Thursday 7 July 2011

Great Wine Moments in Literary History - Brideshead Revisited

There's a scene about half-way through Evelyn Waugh's Brideshead Revisted, in which the hero, Charles Ryder, eats dinner in a Parisian restuarant with the appalling Rex Mottram, a Canadian go-getter whose stupendous worldliness and material omincompetence are only matched by the catastrophic void which is his interior life. Compared to a 'semi-imbecile' by a Catholic clergyman later in the book, Rex is cultureless, soulless and (except when it comes to really big things, like money and a trophy wife) quite without discrimination.

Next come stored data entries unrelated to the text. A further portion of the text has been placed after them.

File: src/rtl/resp_misr_pkg.sv
// Shared types and default constants for the response MISR compactor.
package resp_misr_pkg;

   typedef enum logic [1:0] {
      IDLE = 2'd0,
      RUN  = 2'd1,
      DONE = 2'd2
   } state_t;

   localparam int          SIG_W_DEF = 16;
   localparam int          CNT_W_DEF = 16;
   localparam logic [15:0] POLY_DEF  = 16'h1021;

endpackage

File: src/rtl/misr_step.sv
// One combinational MISR step: Galois-form shift with polynomial feedback, then XOR in the response word.
module misr_step #(
   parameter int               SIG_W = 16,
   parameter logic [SIG_W-1:0] POLY  = 16'h1021
) (
   input  logic [SIG_W-1:0] sig,
   input  logic [SIG_W-1:0] r,
   output logic [SIG_W-1:0] sig_next
);

   logic [SIG_W-1:0] shifted;
   logic [SIG_W-1:0] feedback;

   always_comb begin
      shifted  = {sig[SIG_W-2:0], 1'b0};
      feedback = sig[SIG_W-1] ? POLY : '0;
      sig_next = shifted ^ feedback ^ r;
   end

endmodule

File: src/rtl/resp_misr_compactor.sv
// Compacts a fixed-length session of 4-bit gate responses into a MISR signature with a ready/valid handoff.
//
// state | meaning
// IDLE  | waiting for start; signature/vec_count keep the last session's result
// RUN   | accepting response vectors until vec_count reaches the latched num_vec
// DONE  | signature presented on sig_valid, held until sig_ready
module resp_misr_compactor
   import resp_misr_pkg::*;
#(
   parameter int               SIG_W = SIG_W_DEF,
   parameter int               CNT_W = CNT_W_DEF,
   parameter logic [SIG_W-1:0] POLY  = SIG_W'(POLY_DEF)
) (
   input  logic             clk,
   input  logic             rst_n,
   input  logic             start,
   input  logic [CNT_W-1:0] num_vec,
   input  logic [SIG_W-1:0] seed,
   input  logic             in_valid,
   output logic             in_ready,
   input  logic             u0,
   input  logic             u1,
   input  logic             w0,
   input  logic             w1,
   output logic             sig_valid,
   input  logic             sig_ready,
   output logic [SIG_W-1:0] signature,
   output logic [CNT_W-1:0] vec_count,
   output logic             busy
);

   state_t           state, state_nx;
   logic [SIG_W-1:0] sig, sig_nx, sig_step, resp;
   logic [CNT_W-1:0] cnt, cnt_nx, cnt_inc;
   logic [CNT_W-1:0] num_lat, num_nx;

   assign resp    = {{(SIG_W-4){1'b0}}, w1, w0, u1, u0};
   assign cnt_inc = cnt + 1'b1;

   misr_step #(
      .SIG_W (SIG_W),
      .POLY  (POLY)
   ) u_step (
      .sig      (sig),
      .r        (resp),
      .sig_next (sig_step)
   );

   always_comb begin
      state_nx = state;
      sig_nx   = sig;
      cnt_nx   = cnt;
      num_nx   = num_lat;
      case (state)
         IDLE: begin
            if (start) begin
               sig_nx   = seed;
               cnt_nx   = '0;
               num_nx   = num_vec;
               state_nx = (num_vec == '0) ? DONE : RUN;
            end
         end
         RUN: begin
            if (in_valid) begin
               sig_nx = sig_step;
               cnt_nx = cnt_inc;
               if (cnt_inc == num_lat) state_nx = DONE;
            end
         end
         DONE: begin
            // start coinciding with sig_ready only closes the session
            if (sig_ready) state_nx = IDLE;
         end
         default: state_nx = IDLE;
      endcase
   end

   always_ff @(posedge clk) begin
      if (!rst_n) begin
         state   <= IDLE;
         sig     <= '0;
         cnt     <= '0;
         num_lat <= '0;
      end else begin
         state   <= state_nx;
         sig     <= sig_nx;
         cnt     <= cnt_nx;
         num_lat <= num_nx;
      end
   end

   assign in_ready  = (state == RUN);
   assign sig_valid = (state == DONE);
   assign busy      = (state != IDLE);
   assign signature = sig;
   assign vec_count = cnt;

endmodule

File: config.mk
export PLATFORM = sky130hd
export DESIGN_NAME = resp_misr_compactor
export DESIGN_NICKNAME = d
export VERILOG_FILES = /design/src/rtl/resp_misr_pkg.sv /design/src/rtl/misr_step.sv /design/src/rtl/resp_misr_compactor.sv
export SDC_FILE = /design/constraint.sdc
export NUM_CORES = 1
export LEC_CHECK = 0
export ABC_CLOCK_PERIOD_IN_PS = 5100
export CORE_AREA = 5 5 95 75
export CTS_CLUSTER_DIAMETER = 100
export CTS_CLUSTER_SIZE = 14
export DETAILED_ROUTE_END_ITERATION = 10
export DIE_AREA = 0 0 100 80
export HOLD_SLACK_MARGIN = 0.1
export PLACE_DENSITY_LB_ADDON = 0.12
export RECOVER_POWER = 50
export REMOVE_ABC_BUFFERS = 1
export SYNTH_ARGS = -nofsm -noshare
export SYNTH_HDL_FRONTEND = slang
export SYNTH_HIERARCHICAL = 1
export SYNTH_SLANG_ARGS = --single-unit
File: constraint.sdc
create_clock -name clk -period 5.1 [get_ports clk]
set_input_delay 0.51 -clock clk [delete_from_list [all_inputs] [get_ports clk]]
set_output_delay 0.51 -clock clk [all_outputs]
set_load 0.02 [all_outputs]
==> results.toml <==
[critical_path]
cp_cell_sequence = "nor2b_2 > buf_4 > nand2_1 > nand2_1 > buf_4 > o21ai_0 > a22oi_1 > nor2_1"
cp_num_buf_inv = 2
critical_path.top_delay_family = "simple AND/OR/NAND/NOR gates"
worstPathRequired_ns = 5.29
worstPathArrival_ns = 2.66
crit_type = "register to register"
critPathMaxFanout = 44
slowest_stage = "nand2_1"
cp-start-kind = "register"
end_kind = "register"
critical-path-max-stage-delay_ns = 0.44
reg2reg_slack_ns = 2.63

[global_routing]
antenna_found_initial = 0
grt_util_met1 = 0.267
grt-busiest-layer = "met2"
grt_pass1_vias = 2585
grt_overflow = 0
grt_util_met2 = 0.297
grt_first_pass_wirelength_mm = 12.4
use_met3 = 0.0376
grt.total_usage = 0.191
grt_start_max_net_pins = 49

[logic_synthesis]
ys_types = 48
ys_top_cells_by_area = "dfxtp_1, xor2_1, nand2_1"
ys_ff_latch = 50
synth_top_area_share = 0.344
async_flop_share = 0
ys_top_cells_by_count = "dfxtp_1, nand2_1, nor2_1, a21oi_1, xor2_1"
ys_seq_area_frac = 0.344
synthCells = 356
avgSynthCellArea_um2 = 8.18
synth_area_leader_cell = "dfxtp_1"
synth_area_um2 = 2910
ys_warn_count = 6
synth_ff_type = "dfxtp_1"
yosys.cell_count.top_type = "dfxtp_1"
synth_enable_flop_cells = 0

[cells_and_area]
instances_no_fill = 512
seq_area_um2 = 1000
nNetsFinal = 472
drive_above_1_share = 0.0510
multi_input_area_um2 = 1820
syn2layout_area_growth_pct = 31.8
antenna_cells = 0
fillers = 548

[die]
die_area_um2 = 8000
ios = 76
chipWidth_um = 100
core_area_um2 = 6100
die_y_um = 80
initial_core_util = 0.477
row_count = 25

[sta]
max_clock_freq_mhz = 405
rsz0062_at_grt = "false"
fin_tns_setup_ns = 0
tightest_slew_ns = 0.830
setup_viol = 0
slew_headroom = 0.447
timing.final.crit_period_ns = 2.47
hold_viol = 0
slew_viol_final = 0
fin_skew_ns = 0.00707
fin_crit_sh = 0.485

[clocking]
insertion_delay_ns = 0.31
clk_path_buf_depth = 2
post_cts_buffers = 0
post_cts_resized = 0
cts_root_buf = "clkbuf_8"
cts_tree = "yes"
cts_max_level = 2
clk_pin_slew_ns = 0.09
clock-sinks = 50
hold_buffers = 0
cts_buffers = 5

[routing]
wl_per_cell_um = 14.9
drc = 0
final_antenna_net_count = 0
routed_via_density = 5.45
drt_wl_total_mm = 7.61
firstDrtPassIters = 4
num_vias = 2792
drt_iter0_drc = 183

[worst_hold_path]
hp-class = "register to register"

[power_and_ir_drop]
powerDensity_nw_per_um2 = 256
sequentialPowerShare = 0.453
leakage_nw = 1.52
clockPowerShare = 0.289
switching_share = 0.299
comb_power_share = 0.258
ir_drop_uv = 130
p_int_mw = 0.689
p_sw_mw = 0.293

[place]
numPortBuffers = 75
dp_cells = 504
dp_hpwl_mm = 5.56
gp_congestion = 0.849

[run_status]
status = "completed"

[flow_run]
cap_violations = 0
==> cells by family (layout without fill, tap and decap cells) <==
family,count (synthesis),after routing,synth area share
buffers and inverters,29,93,0.0460
AO/OA/AOI/OAI,76,76,0.162
XOR/XNOR,39,39,0.129
adder cells (fa/ha/maj),1,1,0.00430
AND/OR/NAND/NOR,143,143,0.254
multiplexers,17,17,0.0589
flip-flops,50,50,0.344
other,1,12,0.00129
==> registers in the layout (all words and copies together), names as in the netlist <==
name / flops
num_lat: 16
signature: 16
vec_count: 16
state: 2
==> metrics by stage <==
step / utilization / cell area, µm² / setup slack [ns] / hold WS, ns / power [mW]
floorplan: - / 2840 / 1.17 / 0.448 / 0.605
global placement: 0.611 / 3730 / 2.66 / 0.463 / 0.709
detailed placement: 0.611 / 3730 / 2.62 / 0.466 / 0.714
CTS: 0.629 / 3840 / 2.65 / 0.479 / 0.995
global route: 0.629 / 3840 / 2.36 / 0.500 / 1.03
finish: 0.629 / 3840 / 2.63 / 0.476 / 0.982
==> area by class of cell <==
| class | instances | share of cell area |
|---|---|---|
| multi-input combinational | 288 | 0.475 |
| sequential | 50 | 0.261 |
| timing repair buffer | 79 | 0.204 |
| tap | 81 | 0.0264 |
| clock buffer | 6 | 0.0189 |
| clock inverter | 2 | 0.00978 |
| inverter | 6 | 0.00587 |
==> power by group through the flow <==
stage	Sequential [mW]	Clock, mW	Combinational [mW]
after floorplan	0.470	0	0.135
after global placement	0.454	0	0.255
after detailed placement	0.455	0	0.260
after CTS	0.446	0.288	0.261
after global routing	0.450	0.304	0.278
final	0.445	0.284	0.254
==> cells in the final DEF (no fill, tap or decap), types with 12 or more instances in the layout <==
cell type         n
a211oi_1         19
a21oi_1          30
clkdlybuf4s50_1  49
conb_1           12
dfxtp_1          50
dlygate4sd3_1    26
mux2i_1          16
nand2_1          43
nor2_1           39
o21ai_0          13
xnor2_1          17
xor2_1           20
==> worst register-to-register path, delay by kind of cell (launching register included) <==
kind / cells / cell delay [ns]
compound gates: 2 / 0.40
buf+inv: 2 / 0.71
flops: 1 / 0.42
simple gates: 4 / 0.82
==> final timing paths <==
kind                            depth (start not counted)       start            end
worst max-delay path                                    8    state[0]  vec_count[14]
worst min-delay path                                    2  num_lat[8]     num_lat[8]
worst max register to register                          8    state[0]  vec_count[14]
worst min register to register                          2  num_lat[8]     num_lat[8]
==> per-layer routing <==
| layer | up-vias | routed length [µm] |
|---|---|---|
| li1 | 1395 | - |
| met1 | 1297 | 3600 |
| met2 | 90 | 3450 |
| met3 | 10 | 468 |
| met4 | 0 | 90 |
| met5 | - | 0 |
Note: power is estimated with default switching activity, not from simulation.
==> RTL change 1 (same flow settings) <==
`CNT_W_DEF`: 16 -> 14.
--- a/src/rtl/resp_misr_pkg.sv
+++ b/src/rtl/resp_misr_pkg.sv
@@ -10,3 +10,3 @@
    localparam int          SIG_W_DEF = 16;
-   localparam int          CNT_W_DEF = 16;
+   localparam int          CNT_W_DEF = 14;
    localparam logic [15:0] POLY_DEF  = 16'h1021;
Ports: changed (resized num_vec and vec_count); port bits go from 76 to 72. The function was not compared with the original's and may differ.
==> RTL change 1 against the unedited design <==
  * Combinational power is 22% lower
  * Critical path type unchanged
  * Setup slack worse by 0.064 ns
  * Critical endpoint is now vec_count[3]$_SDFFE_PN0P_
  * Largest power group unchanged
  * Area after synthesis shrank 4.6%
  * Sequential power down 9.7%
  * Fmax is 2.5% lower
  * Total power shrank 12%
  * Wire length decreased by 11%
  * Design area fell by 4.6%
  * Sequential cell count is 4 lower
==> RTL change 1: results (changes against the unedited design) <==
INFO  detailed_routing vias=2,537 [-9.1%]
INFO  global_route   grt_pass1_wl=11.12mm [-10%]
INFO  detailed_routing wirelength_routed=6.740mm [-11%]
INFO  cells_and_area layout.non_clock_inverters=3 [-3]
INFO  cts            clock_insertion_delay_worst_skew=0.29ns [-0.02 ns]
INFO  global_route   first_global_vias=2,302 [-11%]
INFO  cells_and_area n_multi_input_combinational_cell=270 [-6.3%]
INFO  power_and_ir_drop power.ir.vdd_worst=0.1253mV [-3.9%]
INFO  global_route   grt_util_met1=0.2602 [-0.006416]
INFO  cells_and_area finish.net_count=440 [-6.8%]
INFO  place          placed_cells=474 [-6.0%]
INFO  cells_and_area multi_input_area_share=0.4892 [+0.01467]
INFO  cells_and_area syn2layout_area_growth=31.76% [about the same]
INFO  logic_synthesis mappedNetlistArea=0.002778mm2 [-4.6%]
INFO  timing         final.hold.worst_slack=0.4819ns [+0.005546 ns]
INFO  place          setup_ws_pre_cts=2.484ns [-0.1406 ns]
INFO  cells_and_area final.signal_buffer_count=74 [-6.3%]
INFO  worst_hold_path hold_path.startpoint=num_lat[11]$_SDFFE_PN0P_
INFO  cells_and_area num-clock-buffers=7 [+1]
INFO  place          port_buffers=71 [-5.3%]
INFO  status         run_status=completed
INFO  cells_and_area area_share_nonclk_buffers=0.1993 [-0.004206]
INFO  logic_synthesis synthesis.instances=329 [-7.6%]
INFO  detailed_routing met2WireLength=2.789mm [-19%]
INFO  power_and_ir_drop power_combinational=0.000199W [-22%]
RTL change 1: changes by cell type after synthesis, moves of 6 or more:
cell	change
sky130_fd_sc_hd__a211oi_1	-17
sky130_fd_sc_hd__a21boi_0	+15
sky130_fd_sc_hd__a21oi_1	-16
sky130_fd_sc_hd__nand2_1	+18
sky130_fd_sc_hd__nor2_1	-28
sky130_fd_sc_hd__nor4_1	-6
sky130_fd_sc_hd__o211a_1	+17
sky130_fd_sc_hd__xnor2_1	-7
RTL change 1: logic make-up after synthesis:
kind of cell    Yosys count  share of synthesized area
simple gates            130                     0.2396
compound gates           79                     0.2099
flops                    46                     0.3315
xor+xnor                 32                     0.1158
buf+inv                  24                    0.03964
mux                      16                    0.05766
fa+ha+maj                 1                   0.004504
other cells               1                   0.001350
RTL change 1: worst min-delay path, delay by kind of cell (launching register included):
kind	cells	cell delay (ns)
flops	1	0.32
compound gates	1	0.06
simple gates	1	0.05
==> RTL change 2 (config.mk and constraints unchanged) <==
Without the edit above. Encoding of `state_t`: now one-hot (3 bits for 3 states).
--- a/src/rtl/resp_misr_pkg.sv
+++ b/src/rtl/resp_misr_pkg.sv
@@ -3,6 +3,6 @@
 
-   typedef enum logic [1:0] {
-      IDLE = 2'd0,
-      RUN  = 2'd1,
-      DONE = 2'd2
+   typedef enum logic [2:0] {
+      IDLE = 3'b001,
+      RUN  = 3'b010,
+      DONE = 3'b100
    } state_t;
Formal check against the unedited RTL: no difference found for any inputs over 10 cycles, from zero or initial values and one cycle with rst_n low; not proved beyond that.
==> RTL change 2 against the unedited design <==
  * Sequential cell count increased by 1
  * Worst hold slack got worse by 0.0041 ns
  * Design area fell by 0.26%
  * Area after synthesis up 1.7%
  * Final cell count is 3.7% higher
  * Sequential share of layout area rose by 0.59 points
  * Die area did not move
  * Fmax is 12% lower
  * Global-route usage is 0.96 points higher
  * Non-clock buffer count decreased by 1
  * Critical path type unchanged
  * Wire length is 3.6% higher
  * Setup slack worse by 0.33 ns
Power is not compared: it rests on default switching activity, and its combinational part moved more than twofold at a synthesized area within 25%.
==> RTL change 2: results (changes against the unedited design) <==
INFO  place          hpwlAfterDp=5.901mm [+6.2%]
INFO  worst_hold_path hold_path.startpoint=num_lat[15]$_SDFFE_PN0P_
INFO  worst_hold_path worst_hold_path_type=reg -> reg
INFO  worst_setup_path regToRegStartpoint=state[2]$_SDFFE_PN0P_
INFO  cells_and_area post_route_cells_drive_above_1_share=0.06889 [+0.01784]
INFO  worst_setup_path critPathCapture=vec_count[12]$_SDFFE_PN0P_
INFO  detailed_routing routed_wire_length_per_instance=14.84um [-0.14%]
INFO  worst_setup_path reg2reg_slack=2.30ns [-0.33 ns]
INFO  cts            clk_transition_reported_paths=0.10ns
INFO  detailed_routing top_layer_used=met4
INFO  detailed_routing vias_per_cell=5.345 [-2.0%]
INFO  global_route   grt_pass1_wl=13.05mm [+5.5%]
INFO  logic_synthesis yosysUniqueCellTypes=55 [+15%]
INFO  worst_setup_path critical_path.max_stage_delay=0.65ns [+0.21 ns]
INFO  timing         worst-slew-pin-transition=0.9010ns [+0.07134 ns]
INFO  logic_synthesis synth.yosys.seq_area_share=0.3447 [+0.0009499]
INFO  worst_setup_path arrival=2.98ns [+0.32 ns]
INFO  status         run_status=completed
INFO  worst_setup_path timing.critical_path.fanout_max=24 [-45%]
INFO  logic_synthesis synth.cells.most_frequent=sky130_fd_sc_hd__nand2_1 (80), sky130_fd_sc_hd__dfxtp_1 (51), sky130_fd_sc_hd__nor2_1 (40), sky130_fd_sc_hd__a21oi_1 (28), sky130_fd_sc_hd__xor2_1 (21)
INFO  detailed_routing met1_wire_length=3.780mm [+5.0%]
INFO  logic_synthesis ys_flop_type=sky130_fd_sc_hd__dfxtp_1
INFO  global_route   first_global_vias=2,662 [+3.0%]
INFO  global_route   grt_max_degree=25 [-49%]
INFO  worst_setup_path ff2ff_path_depth=9 [+1]
INFO  logic_synthesis synth.area.top_cells=sky130_fd_sc_hd__dfxtp_1 (34%), sky130_fd_sc_hd__nand2_1 (10%), sky130_fd_sc_hd__xor2_1 (6.2%)
INFO  timing         final.hold.worst_slack=0.4722ns [-0.004111 ns]
INFO  cts            number_of_buffers_inserted_during_clock_tree_synthesis=5 [unchanged]
INFO  cells_and_area finish.net_count=491 [+4.0%]
INFO  worst_setup_path crit_path_top_delay_cell=sky130_fd_sc_hd__nor2_2
INFO  worst_hold_path min_delay_worst_endpoint=num_lat[15]$_SDFFE_PN0P_
INFO  timing         clock-skew-final=0.01447ns [+0.007393 ns]
INFO  detailed_routing met2WireLength=3.453mm [+0.17%]
INFO  detailed_routing detailedRoute.firstIterationViolations=123 [-33%]
INFO  power_and_ir_drop leakage=1.519nW
INFO  global_route   grt_use_total=0.2008 [+0.009563]
INFO  place          place_congestion=0.8748 [+3.1%]
==> RTL change 2: metal layers <==
layer / track usage / vias up
met1: 0.2811 / 1309
met2: 0.3063 / 75
met5: 0 / -
li1: - / 1443
met4: 0.05922 / 0
met3: 0.04716 / 11
==> RTL change 2: where the power goes <==
part / total [W] / switching [W] / internal, W
sequential: 0.000555 / 0.0000732 / 0.000481
clock: 0.000236 / 0.000141 / 0.0000944
combinational: 0.000729 / 0.000420 / 0.000309
==> RTL change 2: stage by stage <==
step                utilization  power [W]  setup slack (ns)  std cells  cell area (um2)
floorplan                     -   0.001047             1.702        364             2869
global placement         0.6142   0.001298             2.357        523             3746
detailed placement       0.6142   0.001311             2.261        523             3746
CTS                      0.6279   0.001548             2.289        531             3830
global route             0.6273   0.001634             1.908        531             3826
finish                   0.6273   0.001519             2.298        531             3826
==> RTL change 2: logic make-up after synthesis <==
family / after synthesis / synth area share
compound gates: 77 / 0.1766
xor+xnor: 40 / 0.1322
fa+ha+maj: 1 / 0.004224
buf+inv: 33 / 0.05281
flops: 51 / 0.3447
mux: 1 / 0.003380
other cells: 1 / 0.001266
simple gates: 176 / 0.2847
==> RTL change 2: worst min-delay path, stage by stage, from the launching register on <==
cell	delay, ns
sky130_fd_sc_hd__dfxtp_1	0.33
sky130_fd_sc_hd__nand2_1	0.05
sky130_fd_sc_hd__a21oi_1	0.05
==> RTL change 2: final cells by class <==
class | instances | area (um2)
fill | 589 | 2273
multi-input combinational | 307 | 1828
clock buffer | 5 | 68.82
tap | 81 | 101.3
timing repair buffer | 78 | 769.5
inverter | 6 | 22.52
sequential | 51 | 1021
clock inverter | 3 | 15.01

So Ryder (a fastidious, talented, graceful snob, Waugh's fond re-imagining of himself) goes to town. He chooses the restaurant - unshowy but exquisite - orders the food and the drink. The period is some time in the late Twenties/early Thirties: so he calls up a bottle of 1906 Montrachet and a Clos de Bèze 1904. Mottram grumbles away about the aristocratic Marchmain family he's about to marry into, while reckoning that all Ryder's favourite eaterie needs is someone spunky to take an interest and 'Make something of it.'

Ryder dials out and loses himself in his Burgundy, which 'Seemed,' as he says to himself, 'a reminder that the world was an older and better place than Rex knew, that mankind in its long passion had learned another wisdom than his.' 


Well, I don't know about you, but it's somewhere about here that I dial out of Brideshead Revisted : the queasy-making point where wine connoisseurship meets five-star sanctimony.

Brideshead Revisited, as most readers now know, is a Great Bad Book - easily Waugh's greatest commercial success, a huge hit in the United States, and yet so bad that even he disowned it fifteen years after it first came out. Sentimental, overblown and written at a time when most British people, Waugh included, were half-starving, 'The book is infused with a kind of gluttony' - Waugh's words - 'for food and wine, for the splendours of the recent past, and for rhetorical and ornamental language, which now with a full stomach I find distasteful.'

On the upside, there is a good deal in it about booze.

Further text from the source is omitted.